Mansfield has explained elsewhere, "but because Bush had concluded that
Saddam Hussein was an evildoer" in the battle "between good and evil." So
why didn't we go into those other countries in the axis of evil, North Korea
or Iran? Never mind. To ask such questions is to be against God and "with
the terrorists."
The propagandists of "Faith in the White House" argue, as others have,
that the president's invocation of religion in the public sphere, from his
citation of Jesus as his favorite "political philosopher" to his incessant
invocation of the Almighty in talking about how everything is coming up
roses in Iraq, is consistent with the civic spirituality practiced by his
antecedents, from the founding fathers to Bill Clinton. It's not.
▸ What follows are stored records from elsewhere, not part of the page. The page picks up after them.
<file path="./design.v">
import mips_core_pkg::*;
interface axi_write_address ();
	logic AWVALID, AWREADY;
	logic [3:0] AWID;
	logic [3:0] AWLEN;
	logic [26 - 1 : 0] AWADDR;
	modport master (input AWREADY, output AWVALID, AWID, AWLEN, AWADDR);
	modport slave (output AWREADY, input AWVALID, AWID, AWLEN, AWADDR);
endinterface
interface axi_write_data ();
	logic WVALID, WREADY, WLAST;
	logic [3:0] WID;
	logic [32 - 1 : 0] WDATA;
	modport master (input WREADY, output WVALID, WLAST, WID, WDATA);
	modport slave (output WREADY, input WVALID, WLAST, WID, WDATA);
endinterface
interface axi_write_response ();
	logic BVALID, BREADY;
	logic [3:0] BID;
	modport master (input BVALID, BID, output BREADY);
	modport slave (output BVALID, BID, input BREADY);
endinterface
interface axi_read_address ();
	logic ARVALID, ARREADY;
	logic [3:0] ARID;
	logic [3:0] ARLEN;
	logic [26 - 1 : 0] ARADDR;
	modport master (input ARREADY, output ARVALID, ARID, ARLEN, ARADDR);
	modport slave (output ARREADY, input ARVALID, ARID, ARLEN, ARADDR);
endinterface
interface axi_read_data ();
	logic RVALID, RREADY, RLAST;
	logic [3:0] RID;
	logic [32 - 1 : 0] RDATA;
	modport master (output RREADY, input RVALID, RLAST, RID, RDATA);
	modport slave (input RREADY, output RVALID, RLAST, RID, RDATA);
endinterface
package mips_core_pkg;
typedef enum logic [4:0] {
	zero = 5'd0,
	at = 5'd1,
	v0 = 5'd2,
	v1 = 5'd3,
	a0 = 5'd4,
	a1 = 5'd5,
	a2 = 5'd6,
	a3 = 5'd7,
	t0 = 5'd8,
	t1 = 5'd9,
	t2 = 5'd10,
	t3 = 5'd11,
	t4 = 5'd12,
	t5 = 5'd13,
	t6 = 5'd14,
	t7 = 5'd15,
	s0 = 5'd16,
	s1 = 5'd17,
	s2 = 5'd18,
	s3 = 5'd19,
	s4 = 5'd20,
	s5 = 5'd21,
	s6 = 5'd22,
	s7 = 5'd23,
	t8 = 5'd24,
	t9 = 5'd25,
	k0 = 5'd26,
	k1 = 5'd27,
	gp = 5'd28,
	sp = 5'd29,
	s8 = 5'd30,
	ra = 5'd31
} MipsReg;
typedef enum logic [4:0] {
	ALUCTL_NOP,			 
	ALUCTL_ADD,			 
	ALUCTL_ADDU,		 
	ALUCTL_SUB,			 
	ALUCTL_SUBU,		 
	ALUCTL_AND,			 
	ALUCTL_OR,			 
	ALUCTL_XOR,			 
	ALUCTL_SLT,			 
	ALUCTL_SLTU,		 
	ALUCTL_SLL,			 
	ALUCTL_SRL,			 
	ALUCTL_SRA,			 
	ALUCTL_SLLV,		 
	ALUCTL_SRLV,		 
	ALUCTL_SRAV,		 
	ALUCTL_NOR,			 
	ALUCTL_MTC0_PASS,	 
	ALUCTL_MTC0_FAIL,	 
	ALUCTL_MTC0_DONE,	 
	ALUCTL_BA,			 
	ALUCTL_BEQ,
	ALUCTL_BNE,
	ALUCTL_BLEZ,
	ALUCTL_BGTZ,
	ALUCTL_BGEZ,
	ALUCTL_BLTZ
} AluCtl;
typedef enum logic {
	WRITE,
	READ
} MemAccessType;
typedef enum logic {
	NOT_TAKEN,
	TAKEN
} BranchOutcome;
endpackage
module encoder_128bit (
	input logic[127:0] i_string,
	output logic[6:0] o_index,
	output logic o_valid
);
	logic o_valid1, o_valid2;
	logic[6:0] o_index1, o_index2;
	assign o_valid = o_valid1 ^ o_valid2;
	assign o_index = (o_valid1)? o_index1 : (o_index2 + 64);
	encoder_64bit encoder_64_1(
		.i_string(i_string[63:0]),
		.o_index(o_index1),
		.o_valid(o_valid1)
	);
	encoder_64bit encoder_64_2(
		.i_string(i_string[127:64]),
		.o_index(o_index2),
		.o_valid(o_valid2)
	);
endmodule
module encoder_64bit (
	input logic[63:0] i_string,
	output logic[5:0] o_index,
	output logic o_valid
);
	logic o_valid1, o_valid2;
	logic[5:0] o_index1, o_index2;
	assign o_valid = o_valid1 ^ o_valid2;
	assign o_index = (o_valid1)? o_index1 : (o_index2 + 32);
	encoder_32bit encoder_32_1(
		.i_string(i_string[31:0]),
		.o_index(o_index1),
		.o_valid(o_valid1)
	);
	encoder_32bit encoder_32_2(
		.i_string(i_string[63:32]),
		.o_index(o_index2),
		.o_valid(o_valid2)
	);
endmodule
module encoder_32bit (
	input logic[31:0] i_string,
	output logic[4:0] o_index,
	output logic o_valid
);
	logic o_valid1, o_valid2;
	logic[4:0] o_index1, o_index2;
	assign o_valid = o_valid1 ^ o_valid2;
	assign o_index = (o_valid1)? o_index1 : (o_index2 + 16);
	encoder_16bit encoder_16_1(
		.i_string(i_string[15:0]),
		.o_index(o_index1),
		.o_valid(o_valid1)
	);
	encoder_16bit encoder_16_2(
		.i_string(i_string[31:16]),
		.o_index(o_index2),
		.o_valid(o_valid2)
	);
endmodule
module encoder_16bit (
	input logic[15:0] i_string,
	output logic[3:0] o_index,
	output logic o_valid
);
	always_comb begin
		case(i_string)
			16'b0000_0000_0000_0001: 
			begin
				o_index = 0;
				o_valid = 1;
			end 
			16'b0000_0000_0000_0010:
			begin
				o_index = 1;
				o_valid = 1;
			end 
			16'b0000_0000_0000_0100:
			begin
				o_index = 2;
				o_valid = 1;
			end 
			16'b0000_0000_0000_1000:
			begin
				o_index = 3;
				o_valid = 1;
			end 
			16'b0000_0000_0001_0000:
			begin
				o_index = 4;
				o_valid = 1;
			end 
			16'b0000_0000_0010_0000:
			begin
				o_index = 5;
				o_valid = 1;
			end 
			16'b0000_0000_0100_0000:
			begin
				o_index = 6;
				o_valid = 1;
			end 
			16'b0000_0000_1000_0000:
			begin
				o_index = 7;
				o_valid = 1;
			end 
			16'b0000_0001_0000_0000:
			begin
				o_index = 8;
				o_valid = 1;
			end 
			16'b0000_0010_0000_0000:
			begin
				o_index = 9;
				o_valid = 1;
			end 
			16'b0000_0100_0000_0000:
			begin
				o_index = 10;
				o_valid = 1;
			end 
			16'b0000_1000_0000_0000:
			begin
				o_index = 11;
				o_valid = 1;
			end 
			16'b0001_0000_0000_0000:
			begin
				o_index = 12;
				o_valid = 1;
			end 
			16'b0010_0000_0000_0000:
			begin
				o_index = 13;
				o_valid = 1;
			end 
			16'b0100_0000_0000_0000:
			begin
				o_index = 14;
				o_valid = 1;
			end 
			16'b1000_0000_0000_0000:
			begin
				o_index = 15;
				o_valid = 1;
			end 
			default: 
			begin
				o_index = 0;
				o_valid = 0;
			end 
		endcase
	end
endmodule
</file>
<file path="./run.sh">
#!/bin/bash
# OpenROAD 26Q1-2900-gdf79404cd8, Yosys 0.63+post, stock flow scripts
make -C /OpenROAD-flow-scripts/flow DESIGN_CONFIG=/design/flow/config.mk WORK_HOME=/design/flow/orfs finish
</file>
<file path="./config.mk">
export PLATFORM = sky130hd
export DESIGN_NAME = encoder_128bit
export DESIGN_NICKNAME = encoder_128bit
export VERILOG_FILES = /design/flow/design.v
export SDC_FILE = /design/flow/constraint.sdc
export NUM_CORES = 4
export LEC_CHECK = 1
export CORE_UTILIZATION = 40
</file>
<file path="./constraint.sdc">
current_design encoder_128bit

set clk_period 6.4
set clk_io_pct 0.2

create_clock -name clk0 -period $clk_period

set non_clock_inputs [all_inputs -no_clocks]
set_input_delay [expr $clk_period * $clk_io_pct] -clock clk0 $non_clock_inputs
set_output_delay [expr $clk_period * $clk_io_pct] -clock clk0 [all_outputs]
</file>
==> impl_metrics.ini <==
; flow metrics
[setup_path]
cp_cell_sequence = clkdlybuf4s50_1 -> or4_1 -> nor3_1 -> and3_1 -> a2111oi_4 -> xnor2_2 -> mux2_2 -> a211o_1 -> o21ai_0 -> clkdlybuf4s50_1
worst-path-max-fanout = 7
path_class = in -> out
cp-end-kind = output pin
crit_path_start = i_string[85]
required_ns = 5.12
cpMaxStageDelayCell = or4_1
cp-start-kind = input port
arrival_ns = 4.82
cpMostUsedCell = clkdlybuf4s50_1
slowest_delay_ns = 0.65

[die]
fp_util_pct = 41.7
fp.dieH_um = 101
die-width_um = 101
rows = 35
num_io_pins = 136
die-area_mm2 = 0.0101
coreArea_mm2 = 0.00933

[yosys]
syn_avg_cell_area_um2 = 6.40
largest_area_cell = o21ai_0
ys_top_cells_by_area = o21ai_0 (7.8%), xnor2_1 (7.2%), nor2_1 (6.9%)
ys_seq_share_pct = 0
netlist.area_leader.share_pct = 7.85
postSynthCellCount = 608
yosysWarningCount = 7
syn-cell-area_mm2 = 0.00389
ys_cells = 608
ys_chip_area_mm2 = 0.00389
yosysUniqueCellTypes = 77

[clock_tree]
cts_hold_buf = 0

[flow_run]
drv_cap = 0
tool_warnings = 33

[detailed_routing]
drtAntennaViolNets = 0
antennaDiodeCount = 0
routed_wl_um = 11700
vias_per_cell = 5.83
drc_errors = 0
drt_pre_antenna_iters = 5
wl_per_cell_um = 13.7
vias = 4977
drtIter0Drc = 181

[grt]
grt-ovfl-total = 0
grt_start_max_net_pins = 13
track_usage_pct = 22.5
grt_pass1_vias = 4323
antenna_found_initial = 0
grt_pass1_wl_um = 19000

[placed_design]
pre_cts_slack_ns = 0.229
io_buffers = 136
placed_area_mm2 = 0.00537
gp_congestion = 0.871
placed_cells = 854
hpwl_um = 9830

[cells_and_area]
syn2layout_area_growth_pct = 38.4
final_util_pct = 57.7
combGateArea_mm2 = 0.00373
drive_gt1_share_pct = 6.07
flops = 0
final_cell_area_mm2 = 0.00538
regArea_um2 = 0
fin_cells = 854
fillCellCount = 891
nClkBuffers = 0

[final_timing]
fin_setup_tns_ns = 0
fmax_mhz = 164
setup_violations = 0
post-route-period-util_pct = 95.3
fin_crit_ns = 6.10
rsz0062_at_grt = false
slew_headroom_pct = 55.4
worst_slew_pin_slew_ns = 0.663
finalHoldViolCount = 0
slew_violations = 0
setup_slack_ns = 0.301

[power_and_ir_drop]
ir_worst_vdd_v = 0.0000302
p_leak_nw = 1.63
pwr_density_cell_mw_per_mm2 = 44.6

[run_status]
status = completed

[worst_hold_path]
hp-start = i_string[112]
hold_path.class = in -> out
## cell usage in the layout, fill, tap and decap left out, types with 18 or more instances in the layout
cell,synthesis,final
nor3_1,42,42
nand2_1,42,42
xnor2_1,32,32
nor4_1,39,39
clkdlybuf4s50_1,0,136
xor2_1,28,28
o21ai_0,61,61
nor2_1,71,71
nor4b_1,20,20
a21oi_1,21,21
nand3_1,18,18
## where the power goes
part	leakage, nW	total (mW)	internal [mW]	switching [mW]
registers	0	0	0	0
clock network	0	0	0	0
logic	1.63	0.240	0.124	0.116
## cells in the mapped netlist (all sizes together), types with 6 or more instances
| master | number |
|---|---|
| nor4b | 20 |
| xnor2 | 36 |
| nor2 | 73 |
| nor3 | 43 |
| nor4 | 40 |
| or3 | 9 |
| nand3b | 6 |
| mux2i | 6 |
| a21oi | 21 |
| a211oi | 17 |
| xor2 | 28 |
| nand3 | 19 |
| o21ai | 62 |
| nand4 | 6 |
| inv | 9 |
| o211ai | 10 |
| o31ai | 6 |
| nand2 | 43 |
| clkbuf | 26 |
| nand2b | 8 |
| or4 | 18 |
| buf | 6 |
## worst paths after layout
check	endpoint	depth (start not counted)	slack, ns
max	o_index[3]	10	0.30
min	o_valid	5	3.87
## final cells by class
class	count	area share [%]
multi-input cells	567	69.3
well taps	129	3.00
inverters	9	0.628
repair buffers	149	27.1
## logic make-up after synthesis
logic type | after synthesis | synth area share, %
and+or+nand+nor | 311 | 44.4
AOI/OAI and AO/OA | 179 | 32.2
xor gates and xnor gates | 64 | 15.5
buffers and inverters | 41 | 4.44
adders and majority gates | 4 | 1.09
muxes | 9 | 2.41
## stage by stage
step                      power [mW]  hold WS [ns]
final                          0.240          3.87
after detailed placement       0.238          3.87
after global routing           0.263          3.94
after CTS                      0.239          3.87
after floorplan                0.107          2.83
after global placement         0.234          3.87
## repair_timing
action                                  4_1_cts  5_1_grt
resized                                       0        1
setup buffers                                 0        0
endpoints found under the setup margin        0        2
## metal layers
layer / vias to the layer above / global-route usage, % / wire (µm)
met5: - / 0 / 0
met3: 2 / 1.41 / 525
met2: 120 / 41.3 / 5690
met1: 2239 / 30.5 / 5460
met4: 0 / 0.557 / 27
li1: 2616 / - / -
## critical path: cells and delay by family
kind | cells | cell delay, ns
buffers and inverters | 2 | 1.02
AND-OR/OR-AND | 3 | 0.44
multiplexers | 1 | 0.39
XOR/XNOR | 1 | 0.33
AND/OR/NAND/NOR | 3 | 1.35
Power figures rest on the tool's default switching activity, not on a simulated workload.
Past
presidents have rarely, if ever, claimed such godlike infallibility. Mr.
Bush never admits to making a mistake; even his premature "Mission
Accomplished" victory lap wasn't in error, as he recently told Bill
O'Reilly. After all, if you believe "God wants me to be president" - a quote
attributed to Mr. Bush by the Rev. Richard Land of the Southern Baptist
Convention - it's a given that you are incapable of making mistakes. Those
who say you have are by definition committing blasphemy. A God-appointed
leader even has the power to rewrite His texts. Jim Wallis, the liberal
evangelical author, has pointed out Mr. Bush's habit of rejiggering specific
scriptural citations so that, say, the light shining into the darkness is no
longer God's light but America's and, by inference, the president's own.